(Dataset records)
==================================================

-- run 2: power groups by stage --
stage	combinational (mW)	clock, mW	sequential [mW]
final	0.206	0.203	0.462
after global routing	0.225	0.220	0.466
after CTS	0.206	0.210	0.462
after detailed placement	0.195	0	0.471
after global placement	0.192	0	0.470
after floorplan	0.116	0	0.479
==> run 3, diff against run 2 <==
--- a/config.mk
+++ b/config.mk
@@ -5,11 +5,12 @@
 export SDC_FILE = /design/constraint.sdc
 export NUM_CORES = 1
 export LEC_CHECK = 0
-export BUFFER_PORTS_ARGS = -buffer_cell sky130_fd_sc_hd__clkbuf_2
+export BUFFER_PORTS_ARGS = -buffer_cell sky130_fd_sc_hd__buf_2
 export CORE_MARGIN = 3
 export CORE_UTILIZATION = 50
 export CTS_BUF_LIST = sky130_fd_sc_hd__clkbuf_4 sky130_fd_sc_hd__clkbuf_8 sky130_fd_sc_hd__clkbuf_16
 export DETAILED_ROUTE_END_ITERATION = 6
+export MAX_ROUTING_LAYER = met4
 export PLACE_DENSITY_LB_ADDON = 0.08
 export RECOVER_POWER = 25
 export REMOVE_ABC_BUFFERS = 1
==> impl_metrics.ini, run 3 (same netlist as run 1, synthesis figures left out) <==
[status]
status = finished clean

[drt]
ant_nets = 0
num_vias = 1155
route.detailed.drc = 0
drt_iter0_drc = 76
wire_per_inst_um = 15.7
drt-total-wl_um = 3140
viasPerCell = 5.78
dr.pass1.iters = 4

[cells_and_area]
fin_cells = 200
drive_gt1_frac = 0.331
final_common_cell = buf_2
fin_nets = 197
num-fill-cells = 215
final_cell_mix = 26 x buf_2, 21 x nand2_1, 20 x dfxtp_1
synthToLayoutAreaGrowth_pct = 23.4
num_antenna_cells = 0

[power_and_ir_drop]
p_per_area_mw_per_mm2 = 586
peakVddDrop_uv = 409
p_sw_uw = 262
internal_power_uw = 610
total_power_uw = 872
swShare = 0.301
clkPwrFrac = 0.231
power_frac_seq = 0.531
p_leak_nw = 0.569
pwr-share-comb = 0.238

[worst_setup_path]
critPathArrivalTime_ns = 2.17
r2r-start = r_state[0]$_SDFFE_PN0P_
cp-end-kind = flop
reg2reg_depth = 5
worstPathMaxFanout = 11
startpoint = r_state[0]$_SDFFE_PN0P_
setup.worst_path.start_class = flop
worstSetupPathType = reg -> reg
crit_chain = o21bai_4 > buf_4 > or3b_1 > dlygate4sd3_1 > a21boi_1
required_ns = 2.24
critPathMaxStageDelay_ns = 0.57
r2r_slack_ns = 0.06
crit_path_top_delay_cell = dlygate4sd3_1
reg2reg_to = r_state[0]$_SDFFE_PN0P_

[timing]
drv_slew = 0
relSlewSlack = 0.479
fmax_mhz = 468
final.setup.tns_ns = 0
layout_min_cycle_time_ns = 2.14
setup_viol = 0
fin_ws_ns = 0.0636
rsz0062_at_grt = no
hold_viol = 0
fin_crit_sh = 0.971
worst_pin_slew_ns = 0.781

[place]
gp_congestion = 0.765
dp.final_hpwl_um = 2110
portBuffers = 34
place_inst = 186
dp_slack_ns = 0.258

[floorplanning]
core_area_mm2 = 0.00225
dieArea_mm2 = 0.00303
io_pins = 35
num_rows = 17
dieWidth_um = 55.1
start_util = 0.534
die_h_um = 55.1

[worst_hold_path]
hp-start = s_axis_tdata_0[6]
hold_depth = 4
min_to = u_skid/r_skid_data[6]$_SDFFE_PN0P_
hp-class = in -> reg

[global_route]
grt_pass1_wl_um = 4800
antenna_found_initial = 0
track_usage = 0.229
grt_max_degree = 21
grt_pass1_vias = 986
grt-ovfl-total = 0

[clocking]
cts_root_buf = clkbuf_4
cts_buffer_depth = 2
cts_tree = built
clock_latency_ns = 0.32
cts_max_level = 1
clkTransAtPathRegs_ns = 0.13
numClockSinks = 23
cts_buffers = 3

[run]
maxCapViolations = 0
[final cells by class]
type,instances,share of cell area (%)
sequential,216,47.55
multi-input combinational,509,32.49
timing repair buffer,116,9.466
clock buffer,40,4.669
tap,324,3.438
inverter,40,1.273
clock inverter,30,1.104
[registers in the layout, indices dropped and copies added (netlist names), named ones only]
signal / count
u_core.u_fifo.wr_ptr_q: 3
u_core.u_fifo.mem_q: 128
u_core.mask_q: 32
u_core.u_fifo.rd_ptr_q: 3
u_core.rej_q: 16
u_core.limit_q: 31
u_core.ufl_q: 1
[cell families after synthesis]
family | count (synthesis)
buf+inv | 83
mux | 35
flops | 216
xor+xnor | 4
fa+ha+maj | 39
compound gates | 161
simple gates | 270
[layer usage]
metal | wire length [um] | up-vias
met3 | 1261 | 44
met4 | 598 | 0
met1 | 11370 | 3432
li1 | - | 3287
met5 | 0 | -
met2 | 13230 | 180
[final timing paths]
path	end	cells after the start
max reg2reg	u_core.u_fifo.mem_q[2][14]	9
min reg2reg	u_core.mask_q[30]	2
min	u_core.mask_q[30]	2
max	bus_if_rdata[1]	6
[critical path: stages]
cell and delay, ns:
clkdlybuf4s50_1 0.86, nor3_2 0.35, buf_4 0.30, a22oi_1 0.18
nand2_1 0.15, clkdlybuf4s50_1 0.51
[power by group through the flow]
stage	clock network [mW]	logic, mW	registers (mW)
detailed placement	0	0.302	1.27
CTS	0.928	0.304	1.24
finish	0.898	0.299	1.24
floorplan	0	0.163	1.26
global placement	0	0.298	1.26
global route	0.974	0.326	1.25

==================================================

▶ _TASK BRIEF_
Write the entries above out again, unchanged and complete.

▶ _TASK RESULT_
-- run 2: power groups by stage --
stage	combinational (mW)	clock, mW	sequential [mW]
final	0.206	0.203	0.462
after global routing	0.225	0.220	0.466
after CTS	0.206	0.210	0.462
after detailed placement	0.195	0	0.471
after global placement	0.192	0	0.470
after floorplan	0.116	0	0.479
==> run 3, diff against run 2 <==
--- a/config.mk
+++ b/config.mk
@@ -5,11 +5,12 @@
 export SDC_FILE = /design/constraint.sdc
 export NUM_CORES = 1
 export LEC_CHECK = 0
-export BUFFER_PORTS_ARGS = -buffer_cell sky130_fd_sc_hd__clkbuf_2
+export BUFFER_PORTS_ARGS = -buffer_cell sky130_fd_sc_hd__buf_2
 export CORE_MARGIN = 3
 export CORE_UTILIZATION = 50
 export CTS_BUF_LIST = sky130_fd_sc_hd__clkbuf_4 sky130_fd_sc_hd__clkbuf_8 sky130_fd_sc_hd__clkbuf_16
 export DETAILED_ROUTE_END_ITERATION = 6
+export MAX_ROUTING_LAYER = met4
 export PLACE_DENSITY_LB_ADDON = 0.08
 export RECOVER_POWER = 25
 export REMOVE_ABC_BUFFERS = 1
==> impl_metrics.ini, run 3 (same netlist as run 1, synthesis figures left out) <==
[status]
status = finished clean

[drt]
ant_nets = 0
num_vias = 1155
route.detailed.drc = 0
drt_iter0_drc = 76
wire_per_inst_um = 15.7
drt-total-wl_um = 3140
viasPerCell = 5.78
dr.pass1.iters = 4

[cells_and_area]
fin_cells = 200
drive_gt1_frac = 0.331
final_common_cell = buf_2
fin_nets = 197
num-fill-cells = 215
final_cell_mix = 26 x buf_2, 21 x nand2_1, 20 x dfxtp_1
synthToLayoutAreaGrowth_pct = 23.4
num_antenna_cells = 0

[power_and_ir_drop]
p_per_area_mw_per_mm2 = 586
peakVddDrop_uv = 409
p_sw_uw = 262
internal_power_uw = 610
total_power_uw = 872
swShare = 0.301
clkPwrFrac = 0.231
power_frac_seq = 0.531
p_leak_nw = 0.569
pwr-share-comb = 0.238

[worst_setup_path]
critPathArrivalTime_ns = 2.17
r2r-start = r_state[0]$_SDFFE_PN0P_
cp-end-kind = flop
reg2reg_depth = 5
worstPathMaxFanout = 11
startpoint = r_state[0]$_SDFFE_PN0P_
setup.worst_path.start_class = flop
worstSetupPathType = reg -> reg
crit_chain = o21bai_4 > buf_4 > or3b_1 > dlygate4sd3_1 > a21boi_1
required_ns = 2.24
critPathMaxStageDelay_ns = 0.57
r2r_slack_ns = 0.06
crit_path_top_delay_cell = dlygate4sd3_1
reg2reg_to = r_state[0]$_SDFFE_PN0P_

[timing]
drv_slew = 0
relSlewSlack = 0.479
fmax_mhz = 468
final.setup.tns_ns = 0
layout_min_cycle_time_ns = 2.14
setup_viol = 0
fin_ws_ns = 0.0636
rsz0062_at_grt = no
hold_viol = 0
fin_crit_sh = 0.971
worst_pin_slew_ns = 0.781

[place]
gp_congestion = 0.765
dp.final_hpwl_um = 2110
portBuffers = 34
place_inst = 186
dp_slack_ns = 0.258

[floorplanning]
core_area_mm2 = 0.00225
dieArea_mm2 = 0.00303
io_pins = 35
num_rows = 17
dieWidth_um = 55.1
start_util = 0.534
die_h_um = 55.1

[worst_hold_path]
hp-start = s_axis_tdata_0[6]
hold_depth = 4
min_to = u_skid/r_skid_data[6]$_SDFFE_PN0P_
hp-class = in -> reg

[global_route]
grt_pass1_wl_um = 4800
antenna_found_initial = 0
track_usage = 0.229
grt_max_degree = 21
grt_pass1_vias = 986
grt-ovfl-total = 0

[clocking]
cts_root_buf = clkbuf_4
cts_buffer_depth = 2
cts_tree = built
clock_latency_ns = 0.32
cts_max_level = 1
clkTransAtPathRegs_ns = 0.13
numClockSinks = 23
cts_buffers = 3

[run]
maxCapViolations = 0
[final cells by class]
type,instances,share of cell area (%)
sequential,216,47.55
multi-input combinational,509,32.49
timing repair buffer,116,9.466
clock buffer,40,4.669
tap,324,3.438
inverter,40,1.273
clock inverter,30,1.104
[registers in the layout, indices dropped and copies added (netlist names), named ones only]
signal / count
u_core.u_fifo.wr_ptr_q: 3
u_core.u_fifo.mem_q: 128
u_core.mask_q: 32
u_core.u_fifo.rd_ptr_q: 3
u_core.rej_q: 16
u_core.limit_q: 31
u_core.ufl_q: 1
[cell families after synthesis]
family | count (synthesis)
buf+inv | 83
mux | 35
flops | 216
xor+xnor | 4
fa+ha+maj | 39
compound gates | 161
simple gates | 270
[layer usage]
metal | wire length [um] | up-vias
met3 | 1261 | 44
met4 | 598 | 0
met1 | 11370 | 3432
li1 | - | 3287
met5 | 0 | -
met2 | 13230 | 180
[final timing paths]
path	end	cells after the start
max reg2reg	u_core.u_fifo.mem_q[2][14]	9
min reg2reg	u_core.mask_q[30]	2
min	u_core.mask_q[30]	2
max	bus_if_rdata[1]	6
[critical path: stages]
cell and delay, ns:
clkdlybuf4s50_1 0.86, nor3_2 0.35, buf_4 0.30, a22oi_1 0.18
nand2_1 0.15, clkdlybuf4s50_1 0.51
[power by group through the flow]
stage	clock network [mW]	logic, mW	registers (mW)
detailed placement	0	0.302	1.27
CTS	0.928	0.304	1.24
finish	0.898	0.299	1.24
floorplan	0	0.163	1.26
global placement	0	0.298	1.26
global route	0.974	0.326	1.25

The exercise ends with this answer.